[[ Excerpted records, beginning ]]

--- src/rtl/msg_sequencer.sv ---
// -----------------------------------------------------------------------------
// msg_sequencer
//
// Sends one message to a serial transmitter. On a start request the message
// selector is latched and its descriptor (ROM base address, length) is read from
// an external descriptor table. Characters are then fetched one by one from a
// synchronous character ROM. Each one is handed to the transmitter with a
// one-cycle start strobe, and consecutive strobes are held at least CHAR_GAP
// cycles apart. An optional auto-repeat mode raises a start request every
// AUTO_PERIOD cycles.
//
// Ports
//   sysclk       system clock, rising edge
//   rst_n        asynchronous active-low reset
//   active       enable for trig / auto_toggle
//   sel          message selector, latched when a message starts
//   trig         single-cycle send request
//   auto_toggle  single-cycle pulse that toggles auto-repeat mode
//   desc_sel     latched selector presented to the descriptor table
//   desc_base    first ROM address of the selected message (combinational)
//   desc_len     character count of the selected message (combinational)
//   rom_addr     character ROM address
//   rom_data     ROM data, valid one cycle after rom_addr
//   tx_data      character to the transmitter
//   tx_start     one-cycle start strobe to the transmitter
//   tx_busy      transmitter busy, blocks tx_start while high
//   busy         high from LOAD until DONE inclusive
//   auto_on      auto-repeat mode state
//   done         one-cycle pulse at the end of a message
//   char_cnt     characters sent in the current message
// -----------------------------------------------------------------------------
module msg_sequencer #(
    parameter int SEL_W       = 4,
    parameter int ADDR_W      = 6,
    parameter int LEN_W       = 6,
    parameter int DATA_W      = 8,
    parameter int CHAR_GAP    = 78105,
    parameter int AUTO_PERIOD = 33554432
) (
    input  logic              sysclk,
    input  logic              rst_n,
    input  logic              active,
    input  logic [SEL_W-1:0]  sel,
    input  logic              trig,
    input  logic              auto_toggle,
    output logic [SEL_W-1:0]  desc_sel,
    input  logic [ADDR_W-1:0] desc_base,
    input  logic [LEN_W-1:0]  desc_len,
    output logic [ADDR_W-1:0] rom_addr,
    input  logic [DATA_W-1:0] rom_data,
    output logic [DATA_W-1:0] tx_data,
    output logic              tx_start,
    input  logic              tx_busy,
    output logic              busy,
    output logic              auto_on,
    output logic              done,
    output logic [LEN_W-1:0]  char_cnt
);

    // -------------------------------------------------------------------------
    // state  | meaning
    // -------+-----------------------------------------------------------------
    // IDLE   | waiting for a start request (trig or auto pending)
    // LOAD   | desc_sel valid, capture base/len from the descriptor table
    // FETCH  | rom_addr holds the next character address, ROM is reading
    // WAIT   | capture ROM data, hold until transmitter idle and gap expired
    // SEND   | tx_start high for this single cycle
    // DONE   | done high for this single cycle, then back to IDLE
    // -------------------------------------------------------------------------
    // Outputs are registered and change on the edge that enters each state, so
    // tx_start is high during SEND, done during DONE and busy from LOAD to DONE.

    localparam int GAP_W  = (CHAR_GAP > 2) ? $clog2(CHAR_GAP) : 1;
    localparam int AUTO_W = $clog2(AUTO_PERIOD);

    localparam logic [GAP_W-1:0]  GAP_RELOAD = GAP_W'(CHAR_GAP - 1);
    localparam logic [AUTO_W-1:0] AUTO_LAST  = AUTO_W'(AUTO_PERIOD - 1);

    typedef enum logic [2:0] {
        S_IDLE  = 3'd0,
        S_LOAD  = 3'd1,
        S_FETCH = 3'd2,
        S_WAIT  = 3'd3,
        S_SEND  = 3'd4,
        S_DONE  = 3'd5
    } state_t;

    state_t              state;
    logic [ADDR_W-1:0]   base_q;
    logic [LEN_W-1:0]    len_q;
    logic                first_wait;
    logic [GAP_W-1:0]    gap_cnt;
    logic [AUTO_W-1:0]   auto_cnt;
    logic                auto_pend;

    logic                toggle_hit;
    logic                auto_wrap;
    logic                start_req;
    logic                wait_ok;

    assign toggle_hit = active && auto_toggle;
    assign auto_wrap  = auto_on && (auto_cnt == AUTO_LAST);
    // A trig that coincides with a pending auto request is one request.
    assign start_req  = (active && trig) || auto_pend;
    assign wait_ok    = !tx_busy && (gap_cnt == '0);

    // -------------------------------------------------------------------------
    // Auto-repeat mode: free-running period counter and a single-entry pending
    // flag. The flag waits for IDLE; wraps while it is already set are lost.
    // -------------------------------------------------------------------------
    always_ff @(posedge sysclk or negedge rst_n) begin
        if (!rst_n) begin
            auto_on   <= 1'b0;
            auto_cnt  <= '0;
            auto_pend <= 1'b0;
        end else if (toggle_hit && auto_on) begin
            // Switching off: drop any pending request, the running message
            // still completes because the FSM does not look at auto_on.
            auto_on   <= 1'b0;
            auto_cnt  <= '0;
            auto_pend <= 1'b0;
        end else begin
            if (toggle_hit) begin
                auto_on <= 1'b1;
            end
            if (auto_on) begin
                auto_cnt <= auto_wrap ? '0 : auto_cnt + AUTO_W'(1);
            end
            if (auto_wrap) begin
                auto_pend <= 1'b1;
            end else if (state == S_IDLE) begin
                auto_pend <= 1'b0;
            end
        end
    end

    // -------------------------------------------------------------------------
    // Message FSM with registered outputs and the inter-character gap counter.
    // -------------------------------------------------------------------------
    always_ff @(posedge sysclk or negedge rst_n) begin
        if (!rst_n) begin
            state      <= S_IDLE;
            desc_sel   <= '0;
            base_q     <= '0;
            len_q      <= '0;
            first_wait <= 1'b0;
            rom_addr   <= '0;
            tx_data    <= '0;
            tx_start   <= 1'b0;
            busy       <= 1'b0;
            done       <= 1'b0;
            char_cnt   <= '0;
            gap_cnt    <= '0;
        end else begin
            tx_start <= 1'b0;
            done     <= 1'b0;

            // Runs in every state; the reload on entry to SEND overrides it.
            if (gap_cnt != '0) begin
                gap_cnt <= gap_cnt - GAP_W'(1);
            end

            case (state)
                S_IDLE: begin
                    if (start_req) begin
                        desc_sel <= sel;
                        char_cnt <= '0;
                        busy     <= 1'b1;
                        state    <= S_LOAD;
                    end
                end

                S_LOAD: begin
                    base_q <= desc_base;
                    len_q  <= desc_len;
                    if (desc_len == '0) begin
                        done  <= 1'b1;
                        state <= S_DONE;
                    end else begin
                        // base_q is not loaded yet, so address straight from
                        // the descriptor table for the first character.
                        rom_addr <= desc_base;
                        state    <= S_FETCH;
                    end
                end

                S_FETCH: begin
                    first_wait <= 1'b1;
                    state      <= S_WAIT;
                end

                S_WAIT: begin
                    first_wait <= 1'b0;
                    if (first_wait) begin
                        tx_data <= rom_data;
                    end
                    if (wait_ok) begin
                        tx_start <= 1'b1;
                        gap_cnt  <= GAP_RELOAD;
                        char_cnt <= char_cnt + LEN_W'(1);
                        state    <= S_SEND;
                    end
                end

                S_SEND: begin
                    // char_cnt already counts the character on the wire.
                    if (char_cnt == len_q) begin
                        done  <= 1'b1;
                        state <= S_DONE;
                    end else begin
                        rom_addr <= base_q + ADDR_W'(char_cnt);
                        state    <= S_FETCH;
                    end
                end

                S_DONE: begin
                    busy  <= 1'b0;
                    state <= S_IDLE;
                end

                default: begin
                    busy  <= 1'b0;
                    state <= S_IDLE;
                end
            endcase
        end
    end

endmodule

[[ Excerpted records, end ]]

• Your instructions: Show every line from the entries above in which "single" appears.

• Expected answer:
//   trig         single-cycle send request
//   auto_toggle  single-cycle pulse that toggles auto-repeat mode
    // SEND   | tx_start high for this single cycle
    // DONE   | done high for this single cycle, then back to IDLE
    // Auto-repeat mode: free-running period counter and a single-entry pending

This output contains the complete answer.